I go to shut the door again, but Romy plasters her hand on it. “What if it wasn’t?”
“Wasn’t what?”
“I see the way he looks at you, and I know you do too. You guys play these weird games with each other.”
I try to push the door shut again, but obviously she’s been doing some hardcore strength-training classes. “We were drunk. Stop romanticizing it, Romy. It was a stupid mistake that no one will ever find out about. We’re both taking this to our graves.”
A smile teases her lips. “I think you’re wrong.”
“Because you believe there’s such a thing as true love. That one day your white knight is going to gallop onto Plain Daisy Ranch and confess how he’s searched every square mile of land to find you.”
She giggles at the thought of it, and I seize the chance to finally slam the door shut and flick the lock.
Through the wood, her dreamy voice calls, “Just think about it, Lottie. The brother of the man who shattered your heart and your belief in love could be the one who pieces it back together. It’s so perfect, it could be a book.”
“Get your head out of the clouds, Romy, and come back to earth. It doesn’t work like that.”
I strip out of my dress and step under the hot spray of the shower, letting the water wash away the night, the memories, and most of all—Romy’s happily-ever-after fantasies.
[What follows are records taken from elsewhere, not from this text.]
==> src/rtl/mv_systolic_engine.sv <==
// DIM x DIM matrix-vector multiplier: a skewed linear chain of DIM multiply-accumulate PEs,
// one per matrix row, with the vector element forwarded PE to PE through one register each.
module mv_systolic_engine #(
    parameter int DIM       = 4,
    parameter int WIDTH     = 8,
    parameter int ACC_WIDTH = 2*WIDTH + $clog2(DIM)
) (
    input  logic                       clk,
    input  logic                       rst,
    input  logic                       start,
    input  logic                       signed_mode,
    input  logic [DIM*DIM*WIDTH-1:0]   mat,
    input  logic [DIM*WIDTH-1:0]       vec,
    output logic                       ready,
    output logic                       busy,
    output logic                       done,
    output logic [DIM*ACC_WIDTH-1:0]   mv
);

    localparam int SW = $clog2(2*DIM);
    localparam logic [SW-1:0] LAST_STEP = SW'(2*DIM-2);

    typedef enum logic [1:0] {IDLE = 2'd0, RUN = 2'd1, DONE = 2'd2} state_e;

    // Product sized so that both the unsigned and the signed extreme fit, then extended to the accumulator.
    function automatic logic signed [ACC_WIDTH-1:0] mac_term(
        input logic [WIDTH-1:0] a,
        input logic [WIDTH-1:0] b,
        input logic             sm
    );
        logic signed [WIDTH:0]     a_ext;
        logic signed [WIDTH:0]     b_ext;
        logic signed [2*WIDTH+1:0] prod;
        a_ext = $signed({sm & a[WIDTH-1], a});
        b_ext = $signed({sm & b[WIDTH-1], b});
        prod  = (2*WIDTH+2)'(a_ext) * (2*WIDTH+2)'(b_ext);
        return ACC_WIDTH'(prod);
    endfunction

    state_e                         state_q, state_d;
    logic [SW-1:0]                  step_q, step_d;
    logic                           sm_q, sm_d;
    logic [WIDTH-1:0]               mat_q [DIM][DIM];
    logic [WIDTH-1:0]               mat_d [DIM][DIM];
    logic [WIDTH-1:0]               vec_q [DIM];
    logic [WIDTH-1:0]               vec_d [DIM];
    logic [WIDTH-1:0]               fwd_q [DIM-1];
    logic [WIDTH-1:0]               fwd_d [DIM-1];
    logic signed [ACC_WIDTH-1:0]    acc_q [DIM];
    logic signed [ACC_WIDTH-1:0]    acc_d [DIM];
    logic [DIM*ACC_WIDTH-1:0]       mv_q, mv_d;

    logic [WIDTH-1:0]               mat_in_s [DIM][DIM];
    logic [WIDTH-1:0]               vec_in_s [DIM];
    logic [WIDTH-1:0]               x_s [DIM];
    logic                           accept_s;

    always_comb begin
        for (int r = 0; r < DIM; r++) begin
            for (int c = 0; c < DIM; c++) begin
                mat_in_s[r][c] = mat[(r*DIM+c)*WIDTH +: WIDTH];
            end
            vec_in_s[r] = vec[r*WIDTH +: WIDTH];
        end
    end

    always_comb begin
        state_d  = state_q;
        step_d   = step_q;
        sm_d     = sm_q;
        mat_d    = mat_q;
        vec_d    = vec_q;
        fwd_d    = fwd_q;
        acc_d    = acc_q;
        mv_d     = mv_q;
        accept_s = start && (state_q != RUN);

        // PE0 is fed directly from the captured vector; later PEs see the forwarded copy.
        x_s[0] = '0;
        for (int k = 0; k < DIM; k++) begin
            if (step_q == SW'(k)) begin
                x_s[0] = vec_q[k];
            end
        end
        for (int r = 1; r < DIM; r++) begin
            x_s[r] = fwd_q[r-1];
        end

        case (state_q)
            IDLE: begin
                if (accept_s) begin
                    state_d = RUN;
                end else begin
                    state_d = IDLE;
                end
            end
            RUN: begin
                step_d   = step_q + SW'(1);
                fwd_d[0] = x_s[0];
                for (int r = 1; r < DIM-1; r++) begin
                    fwd_d[r] = fwd_q[r-1];
                end
                // PE r holds vec[k] at step k+r; outside that window it holds its sum.
                for (int r = 0; r < DIM; r++) begin
                    for (int k = 0; k < DIM; k++) begin
                        if (int'(step_q) == r + k) begin
                            acc_d[r] = acc_q[r] + mac_term(mat_q[r][k], x_s[r], sm_q);
                        end
                    end
                end
                if (step_q == LAST_STEP) begin
                    state_d = DONE;
                    for (int r = 0; r < DIM; r++) begin
                        mv_d[r*ACC_WIDTH +: ACC_WIDTH] = acc_d[r];
                    end
                end else begin
                    state_d = RUN;
                end
            end
            DONE: begin
                if (accept_s) begin
                    state_d = RUN;
                end else begin
                    state_d = IDLE;
                end
            end
            default: begin
                state_d = IDLE;
            end
        endcase

        if (accept_s) begin
            sm_d   = signed_mode;
            mat_d  = mat_in_s;
            vec_d  = vec_in_s;
            step_d = '0;
            for (int r = 0; r < DIM; r++) begin
                acc_d[r] = '0;
            end
            for (int r = 0; r < DIM-1; r++) begin
                fwd_d[r] = '0;
            end
        end
    end

    always_ff @(posedge clk) begin
        if (rst) begin
            state_q <= IDLE;
            step_q  <= '0;
            sm_q    <= 1'b0;
            mat_q   <= '{default: '0};
            vec_q   <= '{default: '0};
            fwd_q   <= '{default: '0};
            acc_q   <= '{default: '0};
            mv_q    <= '0;
        end else begin
            state_q <= state_d;
            step_q  <= step_d;
            sm_q    <= sm_d;
            mat_q   <= mat_d;
            vec_q   <= vec_d;
            fwd_q   <= fwd_d;
            acc_q   <= acc_d;
            mv_q    <= mv_d;
        end
    end

    assign ready = (state_q != RUN);
    assign busy  = (state_q == RUN);
    assign done  = (state_q == DONE);
    assign mv    = mv_q;

endmodule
Because real life doesn’t work that way.
It never has.
Chapter Four
Brooks
I thought maybe Bennett might take a nap, and I could bail on breakfast with him. No such luck. My new BFF is stuck to me like glue today.
We’ve eaten breakfast—where he couldn’t shut the hell up about those damn quiches. Then we walked the Strip and did some shopping, him buying Wren a souvenir—or five to make up for not going to Hoover Dam and taking pictures for her since he couldn’t get a rental.
I tried to suggest that maybe he call Lottie to meet up with us, but he didn’t take the bait, and now we’re walking into the lunch that Emmett and Briar put together before we ride to the airport to fly back to Willowbrook.
Lottie hasn’t messaged me, and it guts me when we walk into the restaurant and she’s not there yet. There’s so much I need to say to her. Things I should’ve said before last night.
“Nice disappearing act.” Ben shoulders up to me as we all wait for the hostess to make sure our private room is ready. “What happened with you and Lottie last night?”
Ben’s my best friend. I can trust him, but this situation is sticky, and there are some things I have to say to her first.
“Nothing.”
He rocks back on his heels, eyeing me as if I’m going to crack. He probably knows we hooked up, which honestly, I don’t even know if we did.
The fact that I could’ve finally touched Lottie, kissed her, and not remember? It’s the cruelest kind of punishment.
“Okay.”
“That’s it?” I should let it go like he is, but that’s never been my style. Sadly.
“I don’t really want to hear any details when it comes to my cousin anyway.”
He’s either being a solid best friend by not calling me out, or he really thinks we went our separate ways last night.
“Then maybe we can talk about Danson’s quiche obsession.”
Ben laughs. “Shit, he’s over there trying to convince Jenson to make them.”
Sure enough, I glance at Ben’s other cousin, and Bennett is talking and demonstrating with his hands the same way he did to me on the elevator ride down to breakfast this morning.